Elkhart, Indiana, (population 52,000) was founded in 1831, when Dr. Havilah Beardsley paid $1,500 to purchase one square mile of land at the confluence of the St. Joseph and Elkhart rivers from Pierre Moran, a Pottawatomie Indian chief. The following year, Elkhart was platted with 51 lots.
By the late 19th and early 20th century, musical instrument factories, the Miles Medical Company, and a number of other manufacturing firms set up shop in Elkhart. In 1934, the first trailer factory opened in Elkhart, followed by similar businesses. Today Elkhart is known as the “world capital” of recreational vehicles, as well as manufactured housing and band instruments; most of the leading brands in each industry are headquartered in the city.
Elkhart County is the number-one tourist destination in the state, primarily because of the Heritage Trail, a 90-mile journey through Amish farms, shops, small towns, and urban areas. Free CDs guide visitors past Elkhart’s 1924 Elco Theatre, the Midwest Museum of American Art, and the RV Hall of Fame and Museum.

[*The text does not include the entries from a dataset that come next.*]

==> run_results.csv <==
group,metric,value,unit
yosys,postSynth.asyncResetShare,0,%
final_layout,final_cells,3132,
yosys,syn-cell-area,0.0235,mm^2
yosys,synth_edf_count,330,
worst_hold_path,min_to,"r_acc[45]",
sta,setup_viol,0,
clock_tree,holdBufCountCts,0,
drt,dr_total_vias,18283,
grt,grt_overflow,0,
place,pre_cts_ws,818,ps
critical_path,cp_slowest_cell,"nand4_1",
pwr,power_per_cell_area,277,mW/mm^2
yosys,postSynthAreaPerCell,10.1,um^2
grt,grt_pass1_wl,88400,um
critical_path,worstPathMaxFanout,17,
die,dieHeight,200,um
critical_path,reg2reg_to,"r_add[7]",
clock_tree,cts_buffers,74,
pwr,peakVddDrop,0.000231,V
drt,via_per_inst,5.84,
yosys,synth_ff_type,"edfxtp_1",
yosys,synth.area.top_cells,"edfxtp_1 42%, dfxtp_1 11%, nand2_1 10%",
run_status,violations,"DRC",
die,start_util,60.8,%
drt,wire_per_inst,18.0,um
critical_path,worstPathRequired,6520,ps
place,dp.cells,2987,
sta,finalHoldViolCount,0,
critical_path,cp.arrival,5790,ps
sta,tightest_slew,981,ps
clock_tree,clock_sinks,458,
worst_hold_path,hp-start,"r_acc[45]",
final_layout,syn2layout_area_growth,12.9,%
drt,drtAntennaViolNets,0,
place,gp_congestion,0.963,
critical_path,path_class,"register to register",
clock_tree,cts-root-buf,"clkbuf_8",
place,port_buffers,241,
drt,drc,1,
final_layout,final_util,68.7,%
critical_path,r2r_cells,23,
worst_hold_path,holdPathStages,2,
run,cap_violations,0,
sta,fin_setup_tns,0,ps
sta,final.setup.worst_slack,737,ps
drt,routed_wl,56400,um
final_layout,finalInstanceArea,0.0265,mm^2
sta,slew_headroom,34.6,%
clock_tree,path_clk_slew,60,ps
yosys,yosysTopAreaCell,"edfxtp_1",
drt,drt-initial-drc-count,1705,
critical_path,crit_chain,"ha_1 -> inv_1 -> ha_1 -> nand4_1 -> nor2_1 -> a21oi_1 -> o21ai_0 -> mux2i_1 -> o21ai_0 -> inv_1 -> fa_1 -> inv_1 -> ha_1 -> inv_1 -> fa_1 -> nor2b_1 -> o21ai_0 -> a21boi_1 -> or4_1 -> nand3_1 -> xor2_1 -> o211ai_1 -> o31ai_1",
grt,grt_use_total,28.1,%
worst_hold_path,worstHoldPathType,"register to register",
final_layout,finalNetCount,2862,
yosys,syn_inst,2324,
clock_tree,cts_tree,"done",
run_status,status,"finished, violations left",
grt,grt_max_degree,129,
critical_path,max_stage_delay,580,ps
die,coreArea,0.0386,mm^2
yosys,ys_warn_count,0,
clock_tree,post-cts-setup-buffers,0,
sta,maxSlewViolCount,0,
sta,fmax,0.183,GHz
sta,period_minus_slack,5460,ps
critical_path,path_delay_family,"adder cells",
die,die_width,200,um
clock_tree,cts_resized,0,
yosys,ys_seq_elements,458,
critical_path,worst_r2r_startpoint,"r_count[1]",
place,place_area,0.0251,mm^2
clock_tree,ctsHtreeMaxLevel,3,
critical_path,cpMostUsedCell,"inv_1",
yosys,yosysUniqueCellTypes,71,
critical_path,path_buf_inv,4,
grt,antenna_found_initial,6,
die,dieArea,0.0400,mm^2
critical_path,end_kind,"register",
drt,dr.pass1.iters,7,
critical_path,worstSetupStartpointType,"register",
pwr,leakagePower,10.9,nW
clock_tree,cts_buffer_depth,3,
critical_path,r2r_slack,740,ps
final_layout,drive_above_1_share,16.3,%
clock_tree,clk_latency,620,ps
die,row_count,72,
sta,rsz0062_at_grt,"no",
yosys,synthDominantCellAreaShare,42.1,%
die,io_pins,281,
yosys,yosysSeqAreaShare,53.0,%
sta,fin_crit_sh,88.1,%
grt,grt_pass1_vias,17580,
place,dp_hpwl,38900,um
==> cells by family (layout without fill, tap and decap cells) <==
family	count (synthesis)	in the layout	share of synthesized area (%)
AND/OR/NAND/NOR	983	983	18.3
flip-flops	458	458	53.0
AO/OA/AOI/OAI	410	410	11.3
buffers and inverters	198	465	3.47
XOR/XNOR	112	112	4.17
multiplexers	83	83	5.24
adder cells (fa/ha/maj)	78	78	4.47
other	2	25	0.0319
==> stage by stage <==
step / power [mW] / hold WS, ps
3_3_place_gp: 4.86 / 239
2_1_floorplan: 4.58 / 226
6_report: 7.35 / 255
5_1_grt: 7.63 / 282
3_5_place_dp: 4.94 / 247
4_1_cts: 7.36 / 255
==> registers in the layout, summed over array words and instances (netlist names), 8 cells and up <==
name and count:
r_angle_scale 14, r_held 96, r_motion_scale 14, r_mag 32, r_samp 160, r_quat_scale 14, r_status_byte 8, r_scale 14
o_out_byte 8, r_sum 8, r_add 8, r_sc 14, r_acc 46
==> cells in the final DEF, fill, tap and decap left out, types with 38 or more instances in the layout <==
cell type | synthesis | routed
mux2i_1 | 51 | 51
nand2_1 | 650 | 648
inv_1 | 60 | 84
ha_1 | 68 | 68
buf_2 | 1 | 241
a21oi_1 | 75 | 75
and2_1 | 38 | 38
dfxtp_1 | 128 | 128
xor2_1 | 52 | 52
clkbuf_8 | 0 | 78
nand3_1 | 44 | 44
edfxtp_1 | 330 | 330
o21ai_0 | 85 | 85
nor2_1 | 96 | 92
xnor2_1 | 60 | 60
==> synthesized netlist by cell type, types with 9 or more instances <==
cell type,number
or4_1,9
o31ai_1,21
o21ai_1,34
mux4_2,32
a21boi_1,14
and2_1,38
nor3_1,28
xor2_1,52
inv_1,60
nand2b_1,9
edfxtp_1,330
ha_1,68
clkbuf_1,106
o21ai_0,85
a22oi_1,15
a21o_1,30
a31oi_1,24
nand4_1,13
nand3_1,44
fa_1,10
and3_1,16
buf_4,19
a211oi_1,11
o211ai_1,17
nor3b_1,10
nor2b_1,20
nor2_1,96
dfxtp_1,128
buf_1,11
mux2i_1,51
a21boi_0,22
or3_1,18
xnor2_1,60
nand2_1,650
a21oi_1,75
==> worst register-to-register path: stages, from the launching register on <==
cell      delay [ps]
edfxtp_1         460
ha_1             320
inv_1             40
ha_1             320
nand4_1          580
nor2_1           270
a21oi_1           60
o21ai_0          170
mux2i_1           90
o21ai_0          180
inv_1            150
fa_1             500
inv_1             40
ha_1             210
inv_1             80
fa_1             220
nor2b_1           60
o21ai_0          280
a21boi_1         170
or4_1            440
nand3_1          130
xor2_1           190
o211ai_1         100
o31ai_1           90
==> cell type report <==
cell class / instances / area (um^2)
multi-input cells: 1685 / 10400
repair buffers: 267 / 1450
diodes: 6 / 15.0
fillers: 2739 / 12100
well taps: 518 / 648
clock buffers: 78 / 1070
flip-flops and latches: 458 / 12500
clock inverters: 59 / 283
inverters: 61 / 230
--- config.mk ---
export PLATFORM = sky130hd
export DESIGN_NAME = time_of_day_clock_with_alarm
export DESIGN_NICKNAME = d
export VERILOG_FILES = /design/src/sv/tdc_pkg.sv /design/src/sv/time_of_day_clock_with_alarm.sv
export SDC_FILE = /design/constraint.sdc
export NUM_CORES = 1
export LEC_CHECK = 0
export ABC_AREA = 1
export BUFFER_PORTS_ARGS = -buffer_cell sky130_fd_sc_hd__buf_2
export CAP_MARGIN = 20
export CORE_MARGIN = 4
export CORE_UTILIZATION = 59
export DETAILED_ROUTE_END_ITERATION = 10
export PLACE_DENSITY = 0.82
export SLEW_MARGIN = 20
export SYNTH_ARGS = -nofsm -noshare
export SYNTH_HDL_FRONTEND = slang
export SYNTH_SLANG_ARGS = --single-unit
--- constraint.sdc ---
create_clock -name aclk -period 5.6 [get_ports aclk]
set_input_delay 0.84 -clock aclk [delete_from_list [all_inputs] [get_ports aclk]]
set_output_delay 0.84 -clock aclk [all_outputs]
set_load 0.01 [all_outputs]
--- src/sv/tdc_pkg.sv ---
`timescale 1ns / 1ps
`default_nettype none
// ----------------------------------------------------------------------------
// Time-of-day clock package
// Command and mode codes, field widths and the wrapping adder shared by the
// time-of-day clock with alarm.
// ----------------------------------------------------------------------------
package tdc_pkg;

    localparam int HourW     = 5;
    localparam int MinW      = 6;
    localparam int TickW     = 16;
    localparam int CmdW      = 3;
    localparam int ModeW     = 3;
    localparam int StepW     = 2;
    localparam int InDataW   = 24;
    localparam int OutDataW  = 56;

    localparam logic [TickW-1:0] TicksPerSecondReset = 16'd1000;
    localparam logic [MinW-1:0]  SecondsPerMinute    = 6'd60;
    localparam logic [MinW-1:0]  MinutesPerHour      = 6'd60;
    localparam logic [HourW-1:0] HoursPerDay         = 5'd24;

    // Command codes.
    localparam logic [CmdW-1:0] CMD_TICK         = 3'd0;
    localparam logic [CmdW-1:0] CMD_BEGIN_TIME   = 3'd1;
    localparam logic [CmdW-1:0] CMD_COMMIT_TIME  = 3'd2;
    localparam logic [CmdW-1:0] CMD_BEGIN_ALARM  = 3'd3;
    localparam logic [CmdW-1:0] CMD_COMMIT_ALARM = 3'd4;
    localparam logic [CmdW-1:0] CMD_ADJUST       = 3'd5;
    localparam logic [CmdW-1:0] CMD_LOAD_ALARM   = 3'd6;

    // Mode codes.
    localparam logic [ModeW-1:0] MODE_NORMAL    = 3'd0;
    localparam logic [ModeW-1:0] MODE_SET_HR    = 3'd1;
    localparam logic [ModeW-1:0] MODE_SET_MN    = 3'd2;
    localparam logic [ModeW-1:0] MODE_SET_AL_HR = 3'd3;
    localparam logic [ModeW-1:0] MODE_SET_AL_MN = 3'd4;

    // Adds a step of -2..1 to a value of 0..63 and wraps it into 0..modulus-1.
    // The biased sum is at most 63 + 1 + modulus, so three conditional subtractions
    // are enough for any modulus of 24 or more.
    function automatic logic [MinW-1:0] wrap_add(
        input logic [MinW-1:0]         value,
        input logic signed [StepW-1:0] delta,
        input logic [MinW-1:0]         modulus
    );
        logic [MinW+1:0] sum;
        sum = {2'b00, value} + {2'b00, modulus}
            + {{(MinW){delta[StepW-1]}}, delta};
        for (int i = 0; i < 3; i++) begin
            if (sum >= {2'b00, modulus}) begin
                sum = sum - {2'b00, modulus};
            end
        end
        return sum[MinW-1:0];
    endfunction

endpackage
`default_nettype wire

--- src/sv/time_of_day_clock_with_alarm.sv ---
`timescale 1ns / 1ps
`default_nettype none
// ----------------------------------------------------------------------------
// Time-of-day clock with alarm
// A 24-hour clock with one alarm and edit buffers, driven by one command per
// input request.
//
// Input stream: s_axis_tuser carries the command, s_axis_tdata the mode, step
// and alarm load values. Every accepted request yields exactly one result on
// the output stream, which reports the clock, the alarm, both edit buffers,
// the alarm match and the save request as they stand after that command.
// The command is decoded and applied in the cycle it is accepted; the result
// is registered and shows on m_axis_tvalid in the next cycle. One request is
// taken per cycle as long as the receiver takes results: s_axis_tready is
// high whenever the result register is empty or being emptied, so a stalled
// receiver holds one result and stops input until it is taken.
// cfg_we writes ticks_per_second (tick commands per second); write it only
// while no result is pending.
// The synchronous reset clears the clock, the alarm, the buffers and the
// prescaler, drops m_axis_tvalid and sets ticks_per_second to 1000.
// ----------------------------------------------------------------------------
module time_of_day_clock_with_alarm
    import tdc_pkg::*;
(
    input  wire logic                  aclk,
    input  wire logic                  aresetn,
    // Configuration: ticks_per_second.
    input  wire logic                  cfg_we,
    input  wire logic [TickW-1:0]      cfg_wdata,
    // Command stream.
    input  wire logic                  s_axis_tvalid,
    output logic                       s_axis_tready,
    // tdata, lowest bit up: mode[2:0], step[4:3], load_hour[9:5],
    // load_minute[15:10], load_armed[16], zero fill[23:17].
    input  wire logic [InDataW-1:0]    s_axis_tdata,
    // tuser: command[2:0].
    input  wire logic [CmdW-1:0]       s_axis_tuser,
    // Result stream.
    output logic                       m_axis_tvalid,
    input  wire logic                  m_axis_tready,
    // tdata, lowest bit up: hour[4:0], minute[10:5], second[16:11],
    // alarm hour[21:17], alarm minute[27:22], armed[28],
    // edit hour[33:29], edit minute[39:34],
    // alarm edit hour[44:40], alarm edit minute[50:45],
    // alarm match[51], save request[52], zero fill[55:53].
    output logic [OutDataW-1:0]        m_axis_tdata
);

    logic [TickW-1:0]  tps_reg;
    logic [TickW-1:0]  prescale_reg,  prescale_next;
    logic [MinW-1:0]   sec_reg,       sec_next;
    logic [MinW-1:0]   min_reg,       min_next;
    logic [HourW-1:0]  hour_reg,      hour_next;
    logic [HourW-1:0]  al_hour_reg,   al_hour_next;
    logic [MinW-1:0]   al_min_reg,    al_min_next;
    logic              armed_reg,     armed_next;
    logic [HourW-1:0]  ed_hour_reg,   ed_hour_next;
    logic [MinW-1:0]   ed_min_reg,    ed_min_next;
    logic [HourW-1:0]  ed_al_hour_reg, ed_al_hour_next;
    logic [MinW-1:0]   ed_al_min_reg,  ed_al_min_next;
    logic              save_next;
    logic              match_next;
    logic              out_valid_reg;
    logic [OutDataW-1:0] out_data_reg;

    logic                    accept;
    logic [CmdW-1:0]         cmd;
    logic [ModeW-1:0]        mode;
    logic signed [StepW-1:0] step;
    logic [HourW-1:0]        load_hour;
    logic [MinW-1:0]         load_min;
    logic                    load_armed;
    logic [TickW:0]          prescale_inc;
    logic                    alarm_sel;
    logic                    hour_sel;
    logic [HourW-1:0]        adj_hour_src;
    logic [MinW-1:0]         adj_min_src;
    logic [MinW-1:0]         adj_hour_res;
    logic [MinW-1:0]         adj_min_res;

    assign s_axis_tready = !out_valid_reg || m_axis_tready;
    assign accept        = s_axis_tvalid && s_axis_tready;
    assign m_axis_tvalid = out_valid_reg;
    assign m_axis_tdata  = out_data_reg;

    assign cmd        = s_axis_tuser;
    assign mode       = s_axis_tdata[2:0];
    assign step       = s_axis_tdata[4:3];
    assign load_hour  = s_axis_tdata[9:5];
    assign load_min   = s_axis_tdata[15:10];
    assign load_armed = s_axis_tdata[16];

    assign prescale_inc = {1'b0, prescale_reg} + {{TickW{1'b0}}, 1'b1};

    // Adjust picks the alarm buffer from the alarm-hour mode upward; only the
    // two hour modes touch an hour, every other code adjusts a minute.
    assign alarm_sel    = (mode >= MODE_SET_AL_HR);
    assign hour_sel     = (mode == MODE_SET_HR) || (mode == MODE_SET_AL_HR);
    assign adj_hour_src = alarm_sel ? ed_al_hour_reg : ed_hour_reg;
    assign adj_min_src  = alarm_sel ? ed_al_min_reg : ed_min_reg;
    assign adj_hour_res = wrap_add({1'b0, adj_hour_src}, step, {1'b0, HoursPerDay});
    assign adj_min_res  = wrap_add(adj_min_src, step, MinutesPerHour);

    always_comb begin
        prescale_next   = prescale_reg;
        sec_next        = sec_reg;
        min_next        = min_reg;
        hour_next       = hour_reg;
        al_hour_next    = al_hour_reg;
        al_min_next     = al_min_reg;
        armed_next      = armed_reg;
        ed_hour_next    = ed_hour_reg;
        ed_min_next     = ed_min_reg;
        ed_al_hour_next = ed_al_hour_reg;
        ed_al_min_next  = ed_al_min_reg;
        save_next       = 1'b0;
        unique case (cmd)
            CMD_TICK: begin
                if (mode != MODE_SET_HR && mode != MODE_SET_MN) begin
                    if (prescale_inc >= {1'b0, tps_reg}) begin
                        prescale_next = '0;
                        if (sec_reg + 6'd1 >= SecondsPerMinute) begin
                            sec_next = '0;
                            if (min_reg + 6'd1 >= MinutesPerHour) begin
                                min_next = '0;
                                if (hour_reg + 5'd1 >= HoursPerDay) begin
                                    hour_next = '0;
                                end else begin
                                    hour_next = hour_reg + 5'd1;
                                end
                            end else begin
                                min_next = min_reg + 6'd1;
                            end
                        end else begin
                            sec_next = sec_reg + 6'd1;
                        end
                    end else begin
                        prescale_next = prescale_inc[TickW-1:0];
                    end
                end
            end
            CMD_BEGIN_TIME: begin
                ed_hour_next = hour_reg;
                ed_min_next  = min_reg;
            end
            CMD_COMMIT_TIME: begin
                hour_next = ed_hour_reg;
                min_next  = ed_min_reg;
                sec_next  = '0;
            end
            CMD_BEGIN_ALARM: begin
                ed_al_hour_next = al_hour_reg;
                ed_al_min_next  = al_min_reg;
            end
            CMD_COMMIT_ALARM: begin
                al_hour_next = ed_al_hour_reg;
                al_min_next  = ed_al_min_reg;
                armed_next   = 1'b1;
                save_next    = 1'b1;
            end
            CMD_ADJUST: begin
                if (hour_sel) begin
                    if (alarm_sel) begin
                        ed_al_hour_next = adj_hour_res[HourW-1:0];
                    end else begin
                        ed_hour_next = adj_hour_res[HourW-1:0];
                    end
                end else begin
                    if (alarm_sel) begin
                        ed_al_min_next = adj_min_res;
                    end else begin
                        ed_min_next = adj_min_res;
                    end
                end
            end
            CMD_LOAD_ALARM: begin
                al_hour_next = load_hour;
                al_min_next  = load_min;
                armed_next   = load_armed;
            end
            default: begin
            end
        endcase
        match_next = (hour_next == al_hour_next) && (min_next == al_min_next)
                   && (sec_next == '0);
    end

    always_ff @(posedge aclk) begin
        if (!aresetn) begin
            tps_reg        <= TicksPerSecondReset;
            prescale_reg   <= '0;
            sec_reg        <= '0;
            min_reg        <= '0;
            hour_reg       <= '0;
            al_hour_reg    <= '0;
            al_min_reg     <= '0;
            armed_reg      <= 1'b0;
            ed_hour_reg    <= '0;
            ed_min_reg     <= '0;
            ed_al_hour_reg <= '0;
            ed_al_min_reg  <= '0;
            out_valid_reg  <= 1'b0;
        end else begin
            if (cfg_we) begin
                tps_reg <= cfg_wdata;
            end
            if (accept) begin
                prescale_reg   <= prescale_next;
                sec_reg        <= sec_next;
                min_reg        <= min_next;
                hour_reg       <= hour_next;
                al_hour_reg    <= al_hour_next;
                al_min_reg     <= al_min_next;
                armed_reg      <= armed_next;
                ed_hour_reg    <= ed_hour_next;
                ed_min_reg     <= ed_min_next;
                ed_al_hour_reg <= ed_al_hour_next;
                ed_al_min_reg  <= ed_al_min_next;
                out_valid_reg  <= 1'b1;
            end else if (m_axis_tready) begin
                out_valid_reg <= 1'b0;
            end
        end
    end

    always_ff @(posedge aclk) begin
        if (accept) begin
            out_data_reg <= {3'b000, save_next, match_next,
                             ed_al_min_next, ed_al_hour_next,
                             ed_min_next, ed_hour_next, armed_next,
                             al_min_next, al_hour_next,
                             sec_next, min_next, hour_next};
        end
    end

    // A save request always comes with an armed alarm in the same result.
    assert property (@(posedge aclk) disable iff (!aresetn)
        out_valid_reg && out_data_reg[52] |-> out_data_reg[28])
        else $error("save request without armed alarm");

    // A reported match implies the reported second is zero.
    assert property (@(posedge aclk) disable iff (!aresetn)
        out_valid_reg && out_data_reg[51] |-> out_data_reg[16:11] == '0)
        else $error("alarm match with nonzero second");

    // Committing the time edit restarts the seconds.
    assert property (@(posedge aclk) disable iff (!aresetn)
        accept && cmd == CMD_COMMIT_TIME |=> sec_reg == '0)
        else $error("seconds not cleared on time commit");

    // The live clock stays in range.
    assert property (@(posedge aclk) disable iff (!aresetn)
        sec_reg < SecondsPerMinute && min_reg < MinutesPerHour
        && hour_reg < HoursPerDay)
        else $error("live clock out of range");

    // A held result stays put while the receiver stalls.
    assert property (@(posedge aclk) disable iff (!aresetn)
        out_valid_reg && !m_axis_tready |=> out_valid_reg && $stable(out_data_reg))
        else $error("pending result lost or changed");

endmodule
`default_nettype wire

Another attraction in Elkhart is the National New York Central Railroad Museum, which highlights the importance of railroads to the city’s and the country’s development. Elkhart was a vital link between East and West during the country’s growth, and the city is a natural home for this museum, since its rail yard is among America’s largest. The museum includes a replicated stationmaster’s office and a restored 100-year-old freight house complex containing displays and hands-on exhibits.
Elkhart’s largely commercial downtown has been designated as a National Register Historic District, and the State and Division streets area, with approximately 120 residential and commercial structures, is both a local and a National Historic District.
Designated a Preserve America Community in August 2008.